Fig. 3 (a) - (c) are the results of 1-3 order doppler parameter calculation of Geo-SAR satellites in one orbital period in the forward side view imaging pose state. In the figure, the abscissa is the orbit latitude amplitude angle, and the ordinate is the Doppler parameter calculated value. The track parameters are shown in table 1;

FIGS. 4 (a) - (c) are the 1-3 order Doppler parameters for a Geo-SAR satellite in the attitude-free control state. The abscissa of the picture is the latitude and amplitude angle of the orbit, and the ordinate is the Doppler parameter calculated value. Track parameters and SAR parameters are shown in table 1;

TABLE 1 geosynchronous orbit SAR satellite orbit parameters

In summary, the above embodiments are only preferred embodiments of the present invention, and are not intended to limit the scope of the present invention.

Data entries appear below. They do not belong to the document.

Background: an optimization exercise with open tools, aiming at small area and a short achievable clock period. Do not read the settings as production practice. RTL that was checked went through simulation tests only; none was proved equivalent to the original.

==> inputs of build 69 <==
## gx_word_codec
module gx_word_codec #(
    parameter LANES = 4
) (
    input  wire                 clk,
    input  wire                 rst,           
    input  wire                 in_valid,
    input  wire [LANES-1:0]     in_op,         
    input  wire [31*LANES-1:0]  in_word,
    input  wire [16*LANES-1:0]  in_row,
    output reg                  out_valid,
    output wire [3*LANES-1:0]   out_status,
    output wire [20*LANES-1:0]  out_data,
    output wire [11*LANES-1:0]  out_syn,
    output wire [31*LANES-1:0]  out_word
);
Settings: LEC_CHECK=0, CAP_MARGIN=20, CORE_MARGIN=2, CORE_UTILIZATION=55, CTS_BUF_LIST=sky130_fd_sc_hd__clkbuf_4 sky130_fd_sc_hd__clkbuf_8, SLEW_MARGIN=20; clock period 26.0 ns.
standard.sh (not shown) runs the stock make flow with config.mk's settings and CLKGATE_MAP_FILE= SYNTH_SCRIPT=/design/flow/synth_recipe.tcl, a recipe that flattens the netlist after the stock synthesis.
==> flow/flow/run.sh <==
#!/bin/bash
# Layout: the standard flow (standard.sh) with two changes:
#  - the port buffers are sky130_fd_sc_hd__buf_1 cells (one per port, as
#    standard) rather than the delay buffer buffer_ports picks by default;
#  - timing repair aims for SETUP_MARGIN ns of setup slack, so that it also
#    works on the period the design achieves. The clock, the period and the
#    I/O constraints are the standard flow's, unchanged.
set -euo pipefail
cd "$(dirname "$0")/.."
SETUP_MARGIN=$(cat flow/setup_margin)
bash standard.sh synth > flow_synth.log 2>&1
bash standard.sh "BUFFER_PORTS_ARGS=-buffer_cell sky130_fd_sc_hd__buf_1" \
    "SETUP_SLACK_MARGIN=$SETUP_MARGIN" finish > flow_layout.log 2>&1
==> flow/flow/setup_margin <==
19.0
==> trial 80 (differences from build 69) <==
--- a/flow/design.v
+++ b/flow/design.v
@@ -22,17 +22,17 @@
         end
     endfunction
     wire [4:0] u_row = {^(in_row & 16'h8000), ^(in_row & 16'h7f80), ^(in_row & 16'h7878), ^(in_row & 16'h6666), ^(in_row & 16'h5555)};
     reg        s1_op;
     reg [30:0] s1_word;
     reg [4:0]  s1_u;
     always @(posedge clk) begin
         s1_op   <= in_op;
-        s1_word <= in_op ? in_word : {11'd0, in_word[19:0], 10'd0};
+        s1_word <= {in_word[30], in_op ? in_word[29:10] : in_word[19:0], in_word[9:0]};
         s1_u    <= u_row;
     end
     wire [19:0] d  = s1_word[29:10];
     wire [9:0]  kr = s1_word[9:0];
     wire [35:0] x  = {s1_word[30], s1_u, d, kr};
     wire [10:0] sy;                           
     wire ls_36 = x[15] ^ x[26];
     wire ls_37 = x[5] ^ x[8];
==> flow/flow/run.sh (replaced) <==
#!/bin/bash
# Layout: the standard flow (standard.sh) with these changes:
#  - the port buffers are sky130_fd_sc_hd__buf_1 cells (one per port, as
#    standard) rather than the delay buffer buffer_ports picks by default;
#  - timing repair aims for SETUP_MARGIN ns of setup slack, so that it also
#    works on the period the design achieves;
#  - clock tree synthesis takes the arguments in flow/cts_args.
# The clock, the period and the I/O constraints are the standard flow's, unchanged.
set -euo pipefail
cd "$(dirname "$0")/.."
SETUP_MARGIN=$(cat flow/setup_margin)
CTS_ARGS=$(cat flow/cts_args)
bash standard.sh synth > flow_synth.log 2>&1
bash standard.sh "BUFFER_PORTS_ARGS=-buffer_cell sky130_fd_sc_hd__buf_1" \
    "SETUP_SLACK_MARGIN=$SETUP_MARGIN" "CTS_ARGS=$CTS_ARGS" finish > flow_layout.log 2>&1
==> flow/flow/cts_args (new file) <==
-sink_clustering_enable -repair_clock_nets -dont_use_dummy_load -sink_clustering_size 28 -sink_clustering_max_diameter 120
==> flow/flow/setup_margin (replaced) <==
19.5
Settings changed: CORE_UTILIZATION 55 to 40, CTS_BUF_LIST sky130_fd_sc_hd__clkbuf_4 sky130_fd_sc_hd__clkbuf_8 to not set.
==> build 27 (differences from build 69) <==
--- a/flow/design.v
+++ b/flow/design.v
@@ -22,17 +22,17 @@
         end
     endfunction
     wire [4:0] u_row = {^(in_row & 16'h8000), ^(in_row & 16'h7f80), ^(in_row & 16'h7878), ^(in_row & 16'h6666), ^(in_row & 16'h5555)};
     reg        s1_op;
     reg [30:0] s1_word;
     reg [4:0]  s1_u;
     always @(posedge clk) begin
         s1_op   <= in_op;
-        s1_word <= in_op ? in_word : {11'd0, in_word[19:0], 10'd0};
+        s1_word <= {in_word[30], in_op ? in_word[29:10] : in_word[19:0], in_word[9:0]};
         s1_u    <= u_row;
     end
     wire [19:0] d  = s1_word[29:10];
     wire [9:0]  kr = s1_word[9:0];
     wire [35:0] x  = {s1_word[30], s1_u, d, kr};
     wire [10:0] sy;                           
     wire ls_36 = x[15] ^ x[26];
     wire ls_37 = x[5] ^ x[8];
==> flow/flow/setup_margin (replaced) <==
19.2
Settings changed: CORE_UTILIZATION 55 to 40, CTS_BUF_LIST sky130_fd_sc_hd__clkbuf_4 sky130_fd_sc_hd__clkbuf_8 to not set.
==> build 49 (differences from build 69) <==
--- a/flow/design.v
+++ b/flow/design.v
@@ -22,17 +22,17 @@
         end
     endfunction
     wire [4:0] u_row = {^(in_row & 16'h8000), ^(in_row & 16'h7f80), ^(in_row & 16'h7878), ^(in_row & 16'h6666), ^(in_row & 16'h5555)};
     reg        s1_op;
     reg [30:0] s1_word;
     reg [4:0]  s1_u;
     always @(posedge clk) begin
         s1_op   <= in_op;
-        s1_word <= in_op ? in_word : {11'd0, in_word[19:0], 10'd0};
+        s1_word <= {in_word[30], in_op ? in_word[29:10] : in_word[19:0], in_word[9:0]};
         s1_u    <= u_row;
     end
     wire [19:0] d  = s1_word[29:10];
     wire [9:0]  kr = s1_word[9:0];
     wire [35:0] x  = {s1_word[30], s1_u, d, kr};
     wire [10:0] sy;                           
     wire ls_36 = x[15] ^ x[26];
     wire ls_37 = x[5] ^ x[8];
==> flow/flow/run.sh (replaced) <==
#!/bin/bash
# Layout: the standard flow (standard.sh) with these changes:
#  - the port buffers are sky130_fd_sc_hd__buf_1 cells (one per port, as
#    standard) rather than the delay buffer buffer_ports picks by default;
#  - timing repair aims for SETUP_MARGIN ns of setup slack, so that it also
#    works on the period the design achieves;
#  - clock tree synthesis takes the arguments in flow/cts_args.
# The clock, the period and the I/O constraints are the standard flow's, unchanged.
set -euo pipefail
cd "$(dirname "$0")/.."
SETUP_MARGIN=$(cat flow/setup_margin)
CTS_ARGS=$(cat flow/cts_args)
bash standard.sh synth > flow_synth.log 2>&1
bash standard.sh "BUFFER_PORTS_ARGS=-buffer_cell sky130_fd_sc_hd__buf_1" \
    "SETUP_SLACK_MARGIN=$SETUP_MARGIN" "CTS_ARGS=$CTS_ARGS" finish > flow_layout.log 2>&1
==> flow/flow/cts_args (new file) <==
-sink_clustering_enable -repair_clock_nets -dont_use_dummy_load -sink_clustering_size 28 -sink_clustering_max_diameter 120
==> flow/flow/setup_margin (replaced) <==
19.45
Settings changed: CORE_UTILIZATION 55 to 60, CTS_BUF_LIST sky130_fd_sc_hd__clkbuf_4 sky130_fd_sc_hd__clkbuf_8 to not set, PLACE_DENSITY set to 0.7.
==> qor summary <==
| metric | build 69 | build 27 | build 49 | trial 80 |
|---|---|---|---|---|
| Outcome | no timing/DRC/antenna violations | no timing/DRC/antenna violations | no timing/DRC/antenna violations | no timing/DRC/antenna violations |
| Worst setup skew after layout | 35.2 ps | 9.52 ps | 33.4 ps | 56.6 ps |
| Worst setup path endpoint | g_lane[1].u_lane.out_data[16] | g_lane[2].u_lane.out_data[19] | out_data[47] | out_word[84] |
| Final-layout clock buffer total | 88 | 53 | 16 | 17 |
| Overall via count from detail_route | 22300 | 20800 | 21400 | 20800 |
| Wire length on met3 | 4970 um | 3860 um | 6100 um | 3690 um |
| Initial cell density of the core | 55.4% | 40.5% | 61.1% | 40.5% |
| Post-synthesis cell area | 26900 um2 | 25100 um2 | 25100 um2 | 25100 um2 |
| GR met1 Demand/Resource | 41.2% | 31.3% | 45.3% | 31.6% |
| Final Cell Area | 30600 um2 | 29400 um2 | 28600 um2 | 29200 um2 |
| Number of cells after detailed placement | 3716 | 3810 | 3497 | 3810 |
| Peak Freq | 0.148 GHz | 0.152 GHz | 0.155 GHz | 0.155 GHz |
| Filler-free cell count of the finished design | 3850 | 3931 | 3582 | 3890 |
The RTL of build 69 was laid out without a check of its function.

-- port drivers added, routing unchanged --
How much do the figures lean on ideal ports? The routed layouts below were timed once more, with nothing changed but the port constraints.
Step 1 assumes that a clkbuf_16 drives the clock port and a buf_2 every other input.
Step 2 also shifts input and output timing later by t, the mid clock arrival at the registers, as if the neighbouring blocks saw the same clock.
Slacks: no drivers / after step 1 / after step 2; pairs: no drivers / after step 1.
| run | t, ns | setup slack, ns | latest minus earliest clock arrival (ns) |
|---|---|---|---|
| build 69 | 0.694 | 19.266 / 19.266 / 19.266 | 0.040 / 0.040 |
| trial 80 | 0.578 | 19.568 / 19.512 / 19.459 | 0.058 / 0.058 |
| build 27 | 0.605 | 19.441 / 19.441 / 19.430 | 0.010 / 0.010 |
| build 49 | 0.578 | 19.552 / 19.495 / 19.194 | 0.036 / 0.036 |
After both steps every run listed still meets setup and hold. The setup slack of build 49, which loses most, moves by -0.057 ns with the drivers and by -0.358 ns with both steps.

Any modification, equivalent replacement, improvement, etc. made within the spirit and principle of the present invention should be included in the protection scope of the present invention.

Claims (2)

1. The method for calculating the third-order Doppler parameters of the geosynchronous orbit SAR satellite is characterized by comprising the following steps of:

step one, obtaining a 1-4 order motion state vector of a geosynchronous orbit SAR satellite according to a satellite-ground geometric relation model: position R _s Velocity V _s Acceleration A _s And first-order differential A 'of acceleration' _s ；

Step two, obtaining a 1-4-order motion state vector of a central aiming point of the SAR satellite wave beam according to the satellite-ground geometric relation model: position R _t Velocity V _t Acceleration A _t And first-order differential A 'of acceleration' _t ；

Step three, obtaining a third-order Doppler parameter f of the Geo-SAR satellite based on the results of the step one and the step two _2r ；

Where λ is the radar carrier wavelength, f _dc Represents the Doppler center, f _1r Representing doppler tone frequency, r is the distance between the satellite and the beam center aiming point.

2. A method for calculating the third-order Doppler parameters of a geosynchronous orbit SAR satellite according to claim 1,

R _s ＝R _s [1,0,0] ^T (1)

wherein:

wherein R is _s Scalar is the instantaneous distance between satellite and earth center, R' _s Is R _s First order differentiation of omega _s For the instantaneous angular velocity of the satellite, e is the orbital eccentricity, f is the true near-center angle, a is the orbital half-length axis, μ= 3.98696 ×10 ¹⁴ m ³ /s ² Is the gravitational constant;

wherein omega _e The rotation angular velocity of the earth, R is the distance between the satellite and the aiming point of the beam center, R _a Local earth radius, θ, as the aiming point _lat And theta _long Geographic latitude and geographic longitude of the aiming point respectively; a is that _re Is a conversion matrix between a satellite platform coordinate system and a satellite star coordinate system, A _ea Is a transformation matrix between a satellite star coordinate system and an antenna coordinate system, A _rv Is a conversion matrix between a satellite platform coordinate system and a satellite orbit plane coordinate system, A _vo The expression of the transformation matrix between the satellite orbit plane coordinate system and the geocentric non-rotating coordinate system is as follows:

wherein θ _y 、θ _r And theta _p The angles respectively represent the yaw angle, roll angle and pitch angle of the satellite; γ denotes SAR antenna downview angle, k denotes satellite beam pointing, k=1 denotes right view, and k= -1 denotes left view; θ _i Is the track inclination angle; omega is the near-place argument.